EXERCISE INSTRUCTIONS: List each line of the data that holds the word "finish".

Saved data entries:
● ● ● ● ●

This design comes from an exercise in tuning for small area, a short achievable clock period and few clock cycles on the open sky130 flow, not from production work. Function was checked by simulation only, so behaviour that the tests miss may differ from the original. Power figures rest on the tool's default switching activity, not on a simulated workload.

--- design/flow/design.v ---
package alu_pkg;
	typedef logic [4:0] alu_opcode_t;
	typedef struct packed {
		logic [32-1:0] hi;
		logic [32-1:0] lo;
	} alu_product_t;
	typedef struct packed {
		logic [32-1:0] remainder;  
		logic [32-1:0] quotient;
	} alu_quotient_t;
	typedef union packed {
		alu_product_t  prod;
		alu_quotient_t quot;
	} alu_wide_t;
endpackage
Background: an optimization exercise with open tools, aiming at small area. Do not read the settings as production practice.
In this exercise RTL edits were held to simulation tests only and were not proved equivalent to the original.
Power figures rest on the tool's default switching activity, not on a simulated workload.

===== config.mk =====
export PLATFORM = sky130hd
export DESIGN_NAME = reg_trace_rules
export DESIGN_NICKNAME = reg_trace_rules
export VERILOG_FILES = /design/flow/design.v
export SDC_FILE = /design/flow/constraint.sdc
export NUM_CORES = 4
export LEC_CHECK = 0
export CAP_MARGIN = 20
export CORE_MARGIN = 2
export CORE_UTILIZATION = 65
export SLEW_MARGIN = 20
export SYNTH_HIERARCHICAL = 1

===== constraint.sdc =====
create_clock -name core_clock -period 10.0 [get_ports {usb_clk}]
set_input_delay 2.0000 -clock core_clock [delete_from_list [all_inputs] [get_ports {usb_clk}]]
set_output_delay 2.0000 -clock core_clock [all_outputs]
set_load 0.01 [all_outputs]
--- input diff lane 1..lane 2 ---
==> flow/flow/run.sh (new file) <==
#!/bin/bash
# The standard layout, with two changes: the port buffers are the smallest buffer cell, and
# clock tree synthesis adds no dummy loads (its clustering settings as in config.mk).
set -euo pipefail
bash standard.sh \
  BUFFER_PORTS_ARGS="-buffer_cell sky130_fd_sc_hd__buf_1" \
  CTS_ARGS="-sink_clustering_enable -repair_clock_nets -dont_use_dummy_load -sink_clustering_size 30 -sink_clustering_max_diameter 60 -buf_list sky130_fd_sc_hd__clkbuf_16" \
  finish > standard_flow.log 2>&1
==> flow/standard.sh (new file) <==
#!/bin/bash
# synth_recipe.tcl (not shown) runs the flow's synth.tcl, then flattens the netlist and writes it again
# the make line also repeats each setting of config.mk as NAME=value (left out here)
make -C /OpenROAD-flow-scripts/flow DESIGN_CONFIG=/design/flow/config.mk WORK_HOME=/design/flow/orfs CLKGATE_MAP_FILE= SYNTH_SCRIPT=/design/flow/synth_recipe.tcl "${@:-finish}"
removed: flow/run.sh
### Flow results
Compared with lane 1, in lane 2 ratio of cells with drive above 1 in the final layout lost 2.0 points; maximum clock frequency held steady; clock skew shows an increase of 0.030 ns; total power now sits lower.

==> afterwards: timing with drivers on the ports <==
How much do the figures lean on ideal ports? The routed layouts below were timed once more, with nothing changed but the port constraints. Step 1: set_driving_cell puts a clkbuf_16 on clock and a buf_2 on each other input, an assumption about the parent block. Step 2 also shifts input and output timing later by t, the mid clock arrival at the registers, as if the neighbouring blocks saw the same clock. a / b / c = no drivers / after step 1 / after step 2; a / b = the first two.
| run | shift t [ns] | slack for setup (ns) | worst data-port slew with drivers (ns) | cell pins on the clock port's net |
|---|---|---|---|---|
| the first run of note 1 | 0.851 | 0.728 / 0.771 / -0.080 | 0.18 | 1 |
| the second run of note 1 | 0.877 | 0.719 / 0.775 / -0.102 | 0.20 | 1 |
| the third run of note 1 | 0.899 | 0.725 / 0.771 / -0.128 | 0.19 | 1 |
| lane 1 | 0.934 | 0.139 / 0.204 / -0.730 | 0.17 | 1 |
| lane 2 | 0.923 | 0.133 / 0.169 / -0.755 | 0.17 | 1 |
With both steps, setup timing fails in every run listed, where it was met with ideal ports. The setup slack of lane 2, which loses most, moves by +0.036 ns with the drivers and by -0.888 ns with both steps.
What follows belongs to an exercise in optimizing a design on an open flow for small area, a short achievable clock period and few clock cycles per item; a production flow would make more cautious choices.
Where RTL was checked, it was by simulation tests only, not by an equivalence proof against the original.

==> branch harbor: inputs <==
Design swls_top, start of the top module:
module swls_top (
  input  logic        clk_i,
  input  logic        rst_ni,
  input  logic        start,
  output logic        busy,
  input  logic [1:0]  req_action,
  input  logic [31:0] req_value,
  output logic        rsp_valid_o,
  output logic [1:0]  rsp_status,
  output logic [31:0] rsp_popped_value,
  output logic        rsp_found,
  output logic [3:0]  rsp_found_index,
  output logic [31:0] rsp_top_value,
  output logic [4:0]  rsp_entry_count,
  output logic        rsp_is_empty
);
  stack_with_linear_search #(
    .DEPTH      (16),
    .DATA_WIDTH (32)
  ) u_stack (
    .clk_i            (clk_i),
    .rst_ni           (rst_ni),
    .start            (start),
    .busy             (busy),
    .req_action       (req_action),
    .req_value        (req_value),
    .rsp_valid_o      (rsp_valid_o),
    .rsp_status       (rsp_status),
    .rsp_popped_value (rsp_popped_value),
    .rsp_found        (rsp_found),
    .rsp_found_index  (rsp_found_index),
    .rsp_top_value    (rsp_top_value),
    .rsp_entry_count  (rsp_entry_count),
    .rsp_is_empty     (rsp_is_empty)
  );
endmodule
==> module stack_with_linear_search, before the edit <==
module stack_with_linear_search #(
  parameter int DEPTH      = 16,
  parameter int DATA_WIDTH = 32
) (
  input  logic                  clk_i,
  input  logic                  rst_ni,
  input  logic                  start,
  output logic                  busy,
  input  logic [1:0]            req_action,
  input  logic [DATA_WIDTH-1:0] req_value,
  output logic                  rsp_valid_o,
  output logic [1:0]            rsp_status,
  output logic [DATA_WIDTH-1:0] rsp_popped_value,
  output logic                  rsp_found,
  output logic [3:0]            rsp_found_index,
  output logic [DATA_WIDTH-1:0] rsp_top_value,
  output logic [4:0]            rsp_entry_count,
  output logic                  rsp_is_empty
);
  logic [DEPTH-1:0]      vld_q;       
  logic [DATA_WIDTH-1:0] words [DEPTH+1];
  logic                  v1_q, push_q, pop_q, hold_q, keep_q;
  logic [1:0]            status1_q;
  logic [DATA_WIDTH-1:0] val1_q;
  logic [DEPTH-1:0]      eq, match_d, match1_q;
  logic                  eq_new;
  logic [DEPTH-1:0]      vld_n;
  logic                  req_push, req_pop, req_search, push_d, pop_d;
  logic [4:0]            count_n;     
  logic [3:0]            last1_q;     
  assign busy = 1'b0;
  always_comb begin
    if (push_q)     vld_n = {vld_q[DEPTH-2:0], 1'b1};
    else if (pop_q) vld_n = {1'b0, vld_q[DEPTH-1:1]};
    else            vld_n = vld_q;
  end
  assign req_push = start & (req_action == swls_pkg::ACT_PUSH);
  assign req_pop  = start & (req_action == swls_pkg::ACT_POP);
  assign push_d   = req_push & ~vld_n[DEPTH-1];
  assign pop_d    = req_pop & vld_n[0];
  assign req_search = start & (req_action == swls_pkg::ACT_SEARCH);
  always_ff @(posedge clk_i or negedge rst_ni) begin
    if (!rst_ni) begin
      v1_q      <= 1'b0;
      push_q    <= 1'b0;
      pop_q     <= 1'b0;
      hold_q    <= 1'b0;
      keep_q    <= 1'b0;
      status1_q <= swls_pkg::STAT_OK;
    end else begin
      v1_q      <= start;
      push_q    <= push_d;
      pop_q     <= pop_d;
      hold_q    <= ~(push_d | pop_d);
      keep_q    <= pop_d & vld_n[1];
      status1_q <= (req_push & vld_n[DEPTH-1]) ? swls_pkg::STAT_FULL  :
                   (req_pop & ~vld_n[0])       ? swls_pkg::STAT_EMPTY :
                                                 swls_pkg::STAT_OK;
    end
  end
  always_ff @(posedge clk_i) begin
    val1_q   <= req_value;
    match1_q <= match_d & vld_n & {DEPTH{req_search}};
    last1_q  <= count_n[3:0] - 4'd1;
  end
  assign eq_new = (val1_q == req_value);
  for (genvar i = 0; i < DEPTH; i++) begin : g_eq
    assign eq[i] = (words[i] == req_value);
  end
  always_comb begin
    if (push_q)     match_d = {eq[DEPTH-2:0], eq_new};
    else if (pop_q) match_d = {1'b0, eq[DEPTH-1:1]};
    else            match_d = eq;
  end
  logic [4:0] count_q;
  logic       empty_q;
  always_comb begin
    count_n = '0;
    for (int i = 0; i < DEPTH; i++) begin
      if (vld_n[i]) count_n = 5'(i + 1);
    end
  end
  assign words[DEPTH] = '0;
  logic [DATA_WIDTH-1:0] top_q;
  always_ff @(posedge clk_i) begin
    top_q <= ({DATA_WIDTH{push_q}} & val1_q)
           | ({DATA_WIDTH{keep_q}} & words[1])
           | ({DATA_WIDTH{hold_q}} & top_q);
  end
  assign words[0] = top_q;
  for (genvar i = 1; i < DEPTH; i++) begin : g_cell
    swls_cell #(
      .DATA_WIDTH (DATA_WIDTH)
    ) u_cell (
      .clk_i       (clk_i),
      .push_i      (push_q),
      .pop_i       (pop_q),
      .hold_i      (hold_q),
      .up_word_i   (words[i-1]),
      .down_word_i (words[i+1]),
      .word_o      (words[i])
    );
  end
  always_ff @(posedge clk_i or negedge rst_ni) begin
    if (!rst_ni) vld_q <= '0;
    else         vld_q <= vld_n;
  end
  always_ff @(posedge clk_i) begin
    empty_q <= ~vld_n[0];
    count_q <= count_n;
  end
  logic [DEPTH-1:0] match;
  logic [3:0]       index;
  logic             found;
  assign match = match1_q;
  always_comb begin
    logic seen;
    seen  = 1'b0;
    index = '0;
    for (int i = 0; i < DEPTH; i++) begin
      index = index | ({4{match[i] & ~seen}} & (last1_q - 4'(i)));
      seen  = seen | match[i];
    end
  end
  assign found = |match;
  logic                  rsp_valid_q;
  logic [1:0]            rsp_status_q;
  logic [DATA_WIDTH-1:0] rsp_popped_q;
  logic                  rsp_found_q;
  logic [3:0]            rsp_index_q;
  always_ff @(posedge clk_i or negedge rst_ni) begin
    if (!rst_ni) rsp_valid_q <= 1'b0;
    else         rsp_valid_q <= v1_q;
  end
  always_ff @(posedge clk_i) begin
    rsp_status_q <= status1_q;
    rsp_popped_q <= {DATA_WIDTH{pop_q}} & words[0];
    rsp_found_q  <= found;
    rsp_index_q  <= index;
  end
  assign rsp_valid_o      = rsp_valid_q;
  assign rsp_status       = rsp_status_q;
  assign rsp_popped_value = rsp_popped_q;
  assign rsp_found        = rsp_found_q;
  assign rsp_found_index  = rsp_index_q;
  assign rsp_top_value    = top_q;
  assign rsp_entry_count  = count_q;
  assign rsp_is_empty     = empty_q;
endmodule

● ● ● ● ●

EXERCISE ANSWER:
  finish > standard_flow.log 2>&1
make -C /OpenROAD-flow-scripts/flow DESIGN_CONFIG=/design/flow/config.mk WORK_HOME=/design/flow/orfs CLKGATE_MAP_FILE= SYNTH_SCRIPT=/design/flow/synth_recipe.tcl "${@:-finish}"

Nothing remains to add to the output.